1. Summary
I was able to take over admin account in a private program of Hackerone. Which gave me access to the admin panel and from there I was able to put javascript codes in the website, upload php/other server side scripts and do many other exploits. The exploit was triaged as Critical Severity and I was paid-out full bounty of the private program.
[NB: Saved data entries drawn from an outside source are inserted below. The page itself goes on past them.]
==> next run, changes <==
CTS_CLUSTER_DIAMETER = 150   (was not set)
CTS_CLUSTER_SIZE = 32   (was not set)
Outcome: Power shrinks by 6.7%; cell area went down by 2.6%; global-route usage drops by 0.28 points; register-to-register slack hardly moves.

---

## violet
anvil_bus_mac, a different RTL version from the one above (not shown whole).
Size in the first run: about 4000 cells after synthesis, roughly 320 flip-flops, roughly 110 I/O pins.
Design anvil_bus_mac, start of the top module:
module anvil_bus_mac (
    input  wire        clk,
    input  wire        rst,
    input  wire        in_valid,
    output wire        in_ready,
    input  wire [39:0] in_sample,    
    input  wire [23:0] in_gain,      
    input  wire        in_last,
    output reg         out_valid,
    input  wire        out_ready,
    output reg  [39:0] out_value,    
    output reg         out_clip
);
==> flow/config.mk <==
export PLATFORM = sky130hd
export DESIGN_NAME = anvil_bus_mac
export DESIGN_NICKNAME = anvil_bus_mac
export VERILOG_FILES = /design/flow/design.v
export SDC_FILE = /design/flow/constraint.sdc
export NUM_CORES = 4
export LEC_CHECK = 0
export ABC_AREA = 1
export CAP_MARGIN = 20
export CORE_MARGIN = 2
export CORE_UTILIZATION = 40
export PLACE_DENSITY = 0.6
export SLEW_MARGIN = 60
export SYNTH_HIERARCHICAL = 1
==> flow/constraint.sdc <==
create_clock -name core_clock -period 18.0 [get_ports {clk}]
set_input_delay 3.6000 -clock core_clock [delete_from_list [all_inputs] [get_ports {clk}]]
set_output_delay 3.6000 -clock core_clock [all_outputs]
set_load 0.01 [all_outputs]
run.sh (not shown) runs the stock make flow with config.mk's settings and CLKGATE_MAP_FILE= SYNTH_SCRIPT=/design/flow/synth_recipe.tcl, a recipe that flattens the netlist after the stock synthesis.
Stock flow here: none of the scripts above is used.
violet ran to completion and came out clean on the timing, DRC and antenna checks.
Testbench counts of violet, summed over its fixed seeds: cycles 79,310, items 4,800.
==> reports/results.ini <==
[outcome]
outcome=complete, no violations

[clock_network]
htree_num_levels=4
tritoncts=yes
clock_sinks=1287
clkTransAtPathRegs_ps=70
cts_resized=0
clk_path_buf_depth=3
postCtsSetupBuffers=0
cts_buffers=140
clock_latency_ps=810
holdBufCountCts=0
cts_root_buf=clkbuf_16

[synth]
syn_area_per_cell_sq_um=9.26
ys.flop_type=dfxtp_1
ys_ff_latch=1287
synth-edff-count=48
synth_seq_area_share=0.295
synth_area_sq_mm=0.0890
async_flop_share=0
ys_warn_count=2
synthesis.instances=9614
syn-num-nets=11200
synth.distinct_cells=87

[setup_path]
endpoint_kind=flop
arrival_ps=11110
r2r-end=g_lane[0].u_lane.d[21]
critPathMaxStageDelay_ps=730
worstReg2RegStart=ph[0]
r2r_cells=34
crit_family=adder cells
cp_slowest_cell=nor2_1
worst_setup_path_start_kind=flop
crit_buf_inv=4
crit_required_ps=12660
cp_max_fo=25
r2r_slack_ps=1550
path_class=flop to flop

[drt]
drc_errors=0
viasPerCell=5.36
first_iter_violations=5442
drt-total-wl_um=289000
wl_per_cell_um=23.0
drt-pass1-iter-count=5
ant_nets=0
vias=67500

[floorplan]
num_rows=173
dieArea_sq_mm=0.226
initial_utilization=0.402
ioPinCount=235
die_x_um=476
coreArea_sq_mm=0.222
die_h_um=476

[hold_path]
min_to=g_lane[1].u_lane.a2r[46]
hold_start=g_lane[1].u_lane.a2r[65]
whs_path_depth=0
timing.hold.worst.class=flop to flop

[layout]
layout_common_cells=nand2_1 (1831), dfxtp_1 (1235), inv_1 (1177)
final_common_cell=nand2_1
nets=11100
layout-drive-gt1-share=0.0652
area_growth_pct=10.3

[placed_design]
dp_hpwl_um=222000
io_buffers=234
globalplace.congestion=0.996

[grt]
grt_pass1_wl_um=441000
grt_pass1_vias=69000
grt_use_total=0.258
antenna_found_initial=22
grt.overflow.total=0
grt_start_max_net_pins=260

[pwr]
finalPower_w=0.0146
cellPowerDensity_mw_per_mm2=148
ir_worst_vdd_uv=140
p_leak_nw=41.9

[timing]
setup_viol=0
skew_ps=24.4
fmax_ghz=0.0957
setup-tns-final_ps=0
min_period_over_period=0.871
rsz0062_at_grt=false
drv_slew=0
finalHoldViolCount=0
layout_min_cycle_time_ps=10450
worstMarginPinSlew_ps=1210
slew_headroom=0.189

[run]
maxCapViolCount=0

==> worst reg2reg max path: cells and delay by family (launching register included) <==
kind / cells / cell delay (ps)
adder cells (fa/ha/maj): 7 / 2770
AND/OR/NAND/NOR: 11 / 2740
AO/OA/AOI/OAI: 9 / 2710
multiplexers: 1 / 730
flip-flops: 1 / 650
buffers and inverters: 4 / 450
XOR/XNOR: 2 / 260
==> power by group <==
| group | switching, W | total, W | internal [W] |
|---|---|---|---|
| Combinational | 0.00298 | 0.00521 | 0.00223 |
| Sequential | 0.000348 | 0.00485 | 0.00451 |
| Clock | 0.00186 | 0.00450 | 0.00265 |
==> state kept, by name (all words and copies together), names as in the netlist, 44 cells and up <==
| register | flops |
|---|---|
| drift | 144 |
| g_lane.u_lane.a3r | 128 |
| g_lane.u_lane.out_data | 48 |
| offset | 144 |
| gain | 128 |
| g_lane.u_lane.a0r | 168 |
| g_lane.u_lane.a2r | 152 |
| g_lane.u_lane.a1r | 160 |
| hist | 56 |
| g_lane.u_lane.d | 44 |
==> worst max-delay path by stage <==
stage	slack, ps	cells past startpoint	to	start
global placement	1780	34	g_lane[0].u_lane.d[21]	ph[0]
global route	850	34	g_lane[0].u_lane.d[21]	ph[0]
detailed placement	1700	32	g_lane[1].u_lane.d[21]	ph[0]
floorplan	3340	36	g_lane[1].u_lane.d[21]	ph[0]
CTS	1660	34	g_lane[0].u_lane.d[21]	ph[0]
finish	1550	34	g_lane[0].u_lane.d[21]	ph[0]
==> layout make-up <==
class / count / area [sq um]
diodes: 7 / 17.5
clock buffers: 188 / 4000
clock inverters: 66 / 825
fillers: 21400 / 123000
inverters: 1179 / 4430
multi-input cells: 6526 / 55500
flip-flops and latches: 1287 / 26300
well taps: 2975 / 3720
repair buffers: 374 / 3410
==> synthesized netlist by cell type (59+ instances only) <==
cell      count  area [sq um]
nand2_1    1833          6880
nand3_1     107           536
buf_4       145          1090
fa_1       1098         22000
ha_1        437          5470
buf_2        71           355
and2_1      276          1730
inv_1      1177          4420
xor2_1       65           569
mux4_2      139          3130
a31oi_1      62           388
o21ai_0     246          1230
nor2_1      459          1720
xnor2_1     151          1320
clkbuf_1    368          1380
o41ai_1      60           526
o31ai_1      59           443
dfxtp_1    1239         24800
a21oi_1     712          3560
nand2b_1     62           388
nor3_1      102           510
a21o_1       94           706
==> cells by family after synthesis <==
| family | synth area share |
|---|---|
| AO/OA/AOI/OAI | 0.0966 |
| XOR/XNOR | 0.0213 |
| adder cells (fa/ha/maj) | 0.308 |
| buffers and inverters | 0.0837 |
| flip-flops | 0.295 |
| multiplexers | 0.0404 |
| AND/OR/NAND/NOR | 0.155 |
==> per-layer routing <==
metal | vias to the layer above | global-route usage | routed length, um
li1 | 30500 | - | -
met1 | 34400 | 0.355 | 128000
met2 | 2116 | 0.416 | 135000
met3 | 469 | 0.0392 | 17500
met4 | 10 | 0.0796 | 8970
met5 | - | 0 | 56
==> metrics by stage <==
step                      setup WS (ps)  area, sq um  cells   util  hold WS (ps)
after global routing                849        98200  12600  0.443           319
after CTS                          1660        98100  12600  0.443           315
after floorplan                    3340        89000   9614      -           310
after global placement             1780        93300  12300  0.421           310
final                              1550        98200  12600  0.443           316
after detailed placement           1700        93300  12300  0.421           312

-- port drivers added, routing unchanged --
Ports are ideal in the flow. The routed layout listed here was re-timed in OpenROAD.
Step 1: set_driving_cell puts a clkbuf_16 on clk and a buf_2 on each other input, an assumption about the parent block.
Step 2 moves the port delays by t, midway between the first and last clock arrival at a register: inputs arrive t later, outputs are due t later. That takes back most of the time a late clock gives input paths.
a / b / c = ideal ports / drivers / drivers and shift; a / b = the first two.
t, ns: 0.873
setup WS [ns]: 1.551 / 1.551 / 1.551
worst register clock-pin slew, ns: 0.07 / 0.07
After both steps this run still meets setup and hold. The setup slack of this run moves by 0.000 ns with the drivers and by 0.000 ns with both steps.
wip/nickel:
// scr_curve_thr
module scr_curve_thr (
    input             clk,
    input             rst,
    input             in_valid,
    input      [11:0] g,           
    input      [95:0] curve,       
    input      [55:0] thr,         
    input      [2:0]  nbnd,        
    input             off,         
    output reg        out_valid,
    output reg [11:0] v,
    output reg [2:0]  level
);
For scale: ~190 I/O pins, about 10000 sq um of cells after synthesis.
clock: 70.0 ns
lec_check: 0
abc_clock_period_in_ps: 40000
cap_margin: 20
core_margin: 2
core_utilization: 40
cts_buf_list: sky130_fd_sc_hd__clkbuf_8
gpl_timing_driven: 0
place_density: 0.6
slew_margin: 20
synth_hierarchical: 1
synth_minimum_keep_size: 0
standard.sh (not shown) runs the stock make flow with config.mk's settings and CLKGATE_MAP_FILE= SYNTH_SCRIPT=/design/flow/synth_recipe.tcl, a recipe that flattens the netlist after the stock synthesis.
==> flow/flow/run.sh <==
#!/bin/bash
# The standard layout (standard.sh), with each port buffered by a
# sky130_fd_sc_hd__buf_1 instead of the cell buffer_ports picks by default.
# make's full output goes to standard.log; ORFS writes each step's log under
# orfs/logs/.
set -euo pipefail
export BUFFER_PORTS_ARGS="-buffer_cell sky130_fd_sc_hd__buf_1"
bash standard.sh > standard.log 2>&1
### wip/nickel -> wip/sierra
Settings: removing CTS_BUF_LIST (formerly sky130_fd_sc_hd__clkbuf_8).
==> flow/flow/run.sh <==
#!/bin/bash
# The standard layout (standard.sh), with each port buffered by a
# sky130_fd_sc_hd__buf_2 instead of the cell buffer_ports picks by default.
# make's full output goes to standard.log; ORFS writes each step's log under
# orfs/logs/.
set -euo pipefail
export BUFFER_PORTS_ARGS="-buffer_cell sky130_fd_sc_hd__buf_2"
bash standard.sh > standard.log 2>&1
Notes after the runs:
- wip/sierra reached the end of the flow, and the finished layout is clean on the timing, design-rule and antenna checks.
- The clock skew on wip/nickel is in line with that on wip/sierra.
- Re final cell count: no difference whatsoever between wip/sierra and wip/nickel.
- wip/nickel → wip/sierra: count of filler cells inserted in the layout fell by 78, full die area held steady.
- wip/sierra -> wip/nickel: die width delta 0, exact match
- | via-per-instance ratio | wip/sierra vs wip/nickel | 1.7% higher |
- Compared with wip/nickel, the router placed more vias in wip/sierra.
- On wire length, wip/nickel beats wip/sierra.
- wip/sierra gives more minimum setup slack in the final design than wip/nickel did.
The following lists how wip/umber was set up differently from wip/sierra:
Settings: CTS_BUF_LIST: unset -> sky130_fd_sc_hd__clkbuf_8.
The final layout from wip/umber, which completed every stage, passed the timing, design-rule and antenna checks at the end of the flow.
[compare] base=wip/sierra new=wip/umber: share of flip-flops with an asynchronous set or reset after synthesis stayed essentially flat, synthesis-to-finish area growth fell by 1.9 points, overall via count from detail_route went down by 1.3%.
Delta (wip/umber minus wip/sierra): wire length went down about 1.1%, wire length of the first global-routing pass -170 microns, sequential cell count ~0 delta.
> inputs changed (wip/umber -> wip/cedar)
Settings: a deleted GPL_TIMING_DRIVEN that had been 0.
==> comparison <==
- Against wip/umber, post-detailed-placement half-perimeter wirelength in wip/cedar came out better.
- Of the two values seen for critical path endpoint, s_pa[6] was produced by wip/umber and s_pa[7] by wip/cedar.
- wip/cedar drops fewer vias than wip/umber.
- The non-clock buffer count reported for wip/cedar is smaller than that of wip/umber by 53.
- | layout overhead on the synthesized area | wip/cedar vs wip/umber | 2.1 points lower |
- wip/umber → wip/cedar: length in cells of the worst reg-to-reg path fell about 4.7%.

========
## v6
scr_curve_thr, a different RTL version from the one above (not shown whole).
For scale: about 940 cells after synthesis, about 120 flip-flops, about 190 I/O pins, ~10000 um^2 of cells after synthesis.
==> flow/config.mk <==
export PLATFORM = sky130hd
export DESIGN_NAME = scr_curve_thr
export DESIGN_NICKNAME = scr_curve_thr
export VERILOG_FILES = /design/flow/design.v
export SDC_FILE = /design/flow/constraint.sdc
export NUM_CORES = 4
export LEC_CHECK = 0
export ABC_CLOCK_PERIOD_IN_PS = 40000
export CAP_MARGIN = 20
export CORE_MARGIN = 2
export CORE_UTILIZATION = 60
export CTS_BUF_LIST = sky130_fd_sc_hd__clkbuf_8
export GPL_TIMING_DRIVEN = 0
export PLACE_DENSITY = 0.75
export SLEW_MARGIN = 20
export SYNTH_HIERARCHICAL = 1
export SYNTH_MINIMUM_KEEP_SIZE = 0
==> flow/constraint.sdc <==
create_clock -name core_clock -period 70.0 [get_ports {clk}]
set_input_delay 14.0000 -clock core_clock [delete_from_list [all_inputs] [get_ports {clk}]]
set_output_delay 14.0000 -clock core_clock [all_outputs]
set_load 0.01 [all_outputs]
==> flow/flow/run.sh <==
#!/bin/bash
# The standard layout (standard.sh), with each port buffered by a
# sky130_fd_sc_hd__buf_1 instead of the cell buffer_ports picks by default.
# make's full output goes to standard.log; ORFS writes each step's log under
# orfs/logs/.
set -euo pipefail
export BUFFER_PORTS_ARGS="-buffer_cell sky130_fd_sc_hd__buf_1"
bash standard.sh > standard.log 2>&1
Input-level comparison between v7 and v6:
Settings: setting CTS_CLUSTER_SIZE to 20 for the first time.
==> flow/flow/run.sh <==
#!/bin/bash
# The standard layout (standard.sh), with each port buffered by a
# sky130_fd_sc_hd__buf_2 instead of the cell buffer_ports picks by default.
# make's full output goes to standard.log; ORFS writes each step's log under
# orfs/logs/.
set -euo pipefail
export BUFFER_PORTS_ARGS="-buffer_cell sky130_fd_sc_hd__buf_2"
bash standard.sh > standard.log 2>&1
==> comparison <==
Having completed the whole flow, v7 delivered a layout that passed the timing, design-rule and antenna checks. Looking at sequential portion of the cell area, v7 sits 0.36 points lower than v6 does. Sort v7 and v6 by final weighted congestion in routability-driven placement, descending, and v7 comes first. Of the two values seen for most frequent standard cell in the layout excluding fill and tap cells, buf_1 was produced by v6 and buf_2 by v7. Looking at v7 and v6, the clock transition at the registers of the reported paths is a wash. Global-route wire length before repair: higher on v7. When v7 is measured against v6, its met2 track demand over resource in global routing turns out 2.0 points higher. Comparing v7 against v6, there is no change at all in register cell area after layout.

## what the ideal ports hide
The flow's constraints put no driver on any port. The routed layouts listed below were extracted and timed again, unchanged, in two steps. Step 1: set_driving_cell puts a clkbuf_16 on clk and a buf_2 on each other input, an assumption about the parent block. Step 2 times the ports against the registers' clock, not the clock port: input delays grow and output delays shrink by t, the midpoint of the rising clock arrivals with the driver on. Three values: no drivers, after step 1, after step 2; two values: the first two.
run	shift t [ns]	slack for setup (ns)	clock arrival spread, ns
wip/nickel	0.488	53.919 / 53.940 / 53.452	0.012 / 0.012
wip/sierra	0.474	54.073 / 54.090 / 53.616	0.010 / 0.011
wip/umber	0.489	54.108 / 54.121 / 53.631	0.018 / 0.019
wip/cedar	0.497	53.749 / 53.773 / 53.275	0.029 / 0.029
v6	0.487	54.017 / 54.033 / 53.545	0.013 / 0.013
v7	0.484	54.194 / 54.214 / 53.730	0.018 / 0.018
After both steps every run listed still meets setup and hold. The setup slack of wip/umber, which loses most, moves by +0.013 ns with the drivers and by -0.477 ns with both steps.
This design comes from an exercise in tuning for small area and a short achievable clock period on the open sky130 flow, not from production work. The RTL was checked by simulation tests, not by an equivalence proof against the original design. Power and IR drop assume default switching activity.

Setup of alpha:
==> flow/design.v (excerpt) <==
module hqa_apg (
    input  wire        clk,
    input  wire        rst,           
    input  wire        busy,          
    input  wire        iss_valid,
    input  wire [7:0]  iss_xop,
    input  wire [7:0]  iss_yop,
    input  wire [7:0]  iss_dop,
    input  wire [7:0]  iss_opc,
    input  wire [31:0] iss_opd,
    input  wire        iss_clr_xc,    
    input  wire        iss_clr_yc,    
    output reg  [7:0]  iss_fault,     
    input  wire        host_we,
    input  wire        host_tbl,      
    input  wire [14:0] host_addr,
    input  wire [31:0] host_wdata,
    output reg  [31:0] host_rdata,
    output wire [19:0] px,
    output wire [15:0] py,
    output wire [31:0] dseen,
    output wire        xcarry,
    output wire        ycarry
);
    reg        scr_en, topo_en, rec_phys, wr_busy;
    localparam LX = 6, LY = 5;        
    reg [19:0] xw, xmax;
    reg [19+LX:0] xi;
    reg        xrawf;
    reg [15:0] yw, ymax;
    reg [15+LY:0] yi;
    reg        yrawf;
    reg [31:0] db;
    reg [1:0]  dmode;
    reg [19:0] ireg [0:3];
    reg [31:0] bg   [0:3];
    reg [19:0] dxm;
    reg [15:0] dym;
    reg [5:0]  sel  [0:3];
    reg [31:0] topo [0:15];           
    reg [15:0] tv;
    reg        xc, yc;
    assign xcarry = xc;
    assign ycarry = yc;
    wire [19:0] x, xr;
    wire [15:0] y, yr;
    assign px = x;
    assign py = y;
    wire        par   = ^(x & dxm) ^ ^(y & dym);
    wire        dflip = (dmode == 2'd1) ? (x[0] ^ y[0]) : (dmode == 2'd2) ? par : 1'b0;
    wire [31:0] d     = (dmode == 2'd3) ? {y, x[15:0]} : (db ^ {32{dflip}});
    function sel_bit(input [5:0] s, input [19:0] ax, input [15:0] ay);
        if (s < 6'd20)
            sel_bit = ax[s[4:0]];
        else if (s >= 6'd32 && s < 6'd48)
            sel_bit = ay[s[3:0]];
        else
            sel_bit = 1'b0;
    endfunction
    wire [3:0] tidx = {sel_bit(sel[3], px, py), sel_bit(sel[2], px, py),
                       sel_bit(sel[1], px, py), sel_bit(sel[0], px, py)};
    wire       tsee = topo_en & tv[tidx];
  ...
clock: 150.0 ns
lec_check: 0
abc_area: 1
cap_margin: 20
core_margin: 2
core_utilization: 45
cts_buf_list: sky130_fd_sc_hd__clkbuf_16
cts_cluster_diameter: 80
cts_cluster_size: 30
place_density: 0.55
slew_margin: 20
run.sh (not shown) runs the stock make flow with config.mk's settings and CLKGATE_MAP_FILE= SYNTH_SCRIPT=/design/flow/synth_recipe.tcl, a recipe that flattens the netlist after the stock synthesis.
alpha finished end to end and its layout was clean on timing, DRC and antenna.
The inputs of beta differ from those of alpha as listed below.
==> flow/flow/run.sh (new file) <==
#!/bin/bash
# The standard layout (the standard.sh, standard synthesis), with three
# changes to how it is made:
#  - ports are buffered with buf_1 rather than the flow's default cell
#    (every input and output port still gets its own buffer);
#  - clock tree synthesis does not add dummy loads;
set -euo pipefail
cd "$(dirname "$0")/.."
bash standard.sh \
  "BUFFER_PORTS_ARGS=-buffer_cell sky130_fd_sc_hd__buf_1" \
  "CTS_ARGS=-sink_clustering_enable -repair_clock_nets -buf_list sky130_fd_sc_hd__clkbuf_16 -sink_clustering_size 30 -sink_clustering_max_diameter 80 -dont_use_dummy_load" \
  "SETUP_SLACK_MARGIN=87" \
  finish > make.log 2>&1
==> flow/standard.sh (new file) <==
#!/bin/bash
# synth_recipe.tcl (not shown) runs the flow's synth.tcl, then flattens the netlist and writes it again
# the make line also repeats each setting of config.mk as NAME=value (left out here)
make -C /OpenROAD-flow-scripts/flow DESIGN_CONFIG=/design/flow/config.mk WORK_HOME=/design/flow/orfs CLKGATE_MAP_FILE= SYNTH_SCRIPT=/design/flow/synth_recipe.tcl "${@:-finish}"
removed: flow/run.sh
Results
[beta] worst-case hold slack fell 4.9 ps relative to alpha. On cell count, alpha and beta are neck and neck. Compared with alpha, count of clock buffers in the final design in beta increased slightly. For number of buffers other than clock buffers in the final layout, dividing the value from alpha by the value from beta gives 0.919. ~same global-route usage in alpha and beta. From alpha to beta the numbers moved as follows: register fraction of the total cell area increased 0.22 points, final design instance area without fill decreased about 0.7%, power decreased 6.3%. Relative to alpha, clock skew increased by 12 ps in beta. Taking alpha as the reference point, the switching share of power of beta falls by 1.5 points.

-- separate check: timing with driven ports --
In the flow no input, the clock included, has a driving cell. The finished layouts below were timed again as built, in two steps. Step 1, drivers: a clkbuf_16 drives clk and a buf_2 each remaining input, both assumed. Step 2 moves the port delays by t, midway between the first and last clock arrival at a register: inputs arrive t later, outputs are due t later. That takes back most of the time a late clock gives input paths. Three values: ideal, step 1, step 2; two values: the first two.
| run | t, ns | setup WS [ns] | hold slack, ns | cell pins on the clock port's net |
|---|---|---|---|---|
| alpha | 0.867 | 84.145 / 84.113 / 83.620 | 0.471 / 0.471 / 0.471 | 1 |
| beta | 0.826 | 86.934 / 86.910 / 86.910 | 0.466 / 0.466 / 0.466 | 1 |
After both steps setup and hold are still met in every run listed. The setup slack of alpha, which loses most, moves by -0.032 ns with the drivers and by -0.525 ns with both steps.
Source: an optimization exercise on an open RTL-to-GDS flow (aim: small area). Production flows keep margins and buffers that such runs may drop. Function was checked by simulation only, so behaviour that the tests miss may differ from the original. Power and IR drop assume default switching activity.

old:
Design flc_fine, start of the top module:
module flc_fine (
    input  wire               clk,
    input  wire               rst,         
    input  wire               med_en,      
    input  wire [6:0]         r1,          
    input  wire [5:0]         r2,          
    input  wire [6:0]         ntap,        
    input  wire               coef_we,
    input  wire [5:0]         coef_addr,
    input  wire [23:0]        coef_data,   
    input  wire               bit_en,
    input  wire               bit_in,
    output reg                out_valid,
    output reg signed [26:0]  out_data
);
For scale: ~6400 cells after synthesis, ~2400 flip-flops, roughly 84 I/O pins, ~77000 um^2 of cells after synthesis.
clock: 13.0 ns
lec_check: 0
cap_margin: 20
core_margin: 2
core_utilization: 60
cts_buf_list: sky130_fd_sc_hd__clkbuf_8
cts_cluster_diameter: 60
cts_cluster_size: 20
place_density: 0.75
slew_margin: 20
run.sh (not shown) runs the stock make flow with config.mk's settings and CLKGATE_MAP_FILE= SYNTH_SCRIPT=/design/flow/synth_recipe.tcl, a recipe that flattens the netlist after the stock synthesis.
What new does differently from old at the input level:
Settings: CTS_BUF_LIST now sky130_fd_sc_hd__clkbuf_16, was sky130_fd_sc_hd__clkbuf_8; CTS_CLUSTER_SIZE now 30, was 20; CTS_CLUSTER_DIAMETER now 80, was 60.
==> comparison <==
- Comparing new and old, number of antenna violations at the first check in global routing is higher on new.
- Comparing new with old, the flip-flop and latch count came out essentially unchanged.
- Run comparison: new type of the worst setup path flip-flop to flip-flop; old type of the worst setup path input port to flip-flop
- Changes observed in new relative to old: total routed wire length on the met1 layer now sits higher; power in the clock group now larger; detailed route wirelength on metal3 -about 9%.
It was ranked as 9-10 in severity scale.
2. Steps to reproduce
It was a simple exploit. The admin panel was accessible through https://PROGRAMURL/admin
And the admin panel had a form to reset password. Where I had to insert admin email and the OTP code will be sent to the email which I could use to change the password. The OTP was 6 digit random numbers. I tried to brute force it but it would take me long time to brute force and the OTP would be revoked after 30 mins. But the website had another flaw, multiple OTP could be generated by submitting reset form multiple times and the old OTP was not revoked. So I used BURP intruder to create thousands of OTP and the brute forced the OTP which made it easier to find at least 1 otp out of thousands.
Luckily the admin email was just admin@PROGRAMURL. Once I was able to reset the password I got into the admin panel. There I could update website, add or remove contents or do anything. I could insert Javascript to any page in the website, Upload PHP files the could execute codes and many more.
3. Summary
This way I was able to do anything in the website. If I reported the exploit as just admin account take-over I would have got Medium/High and would have got partial payout but I dig more into the exploit and reported it as RCE which gave me full payout and the exploit was triaged as Critical.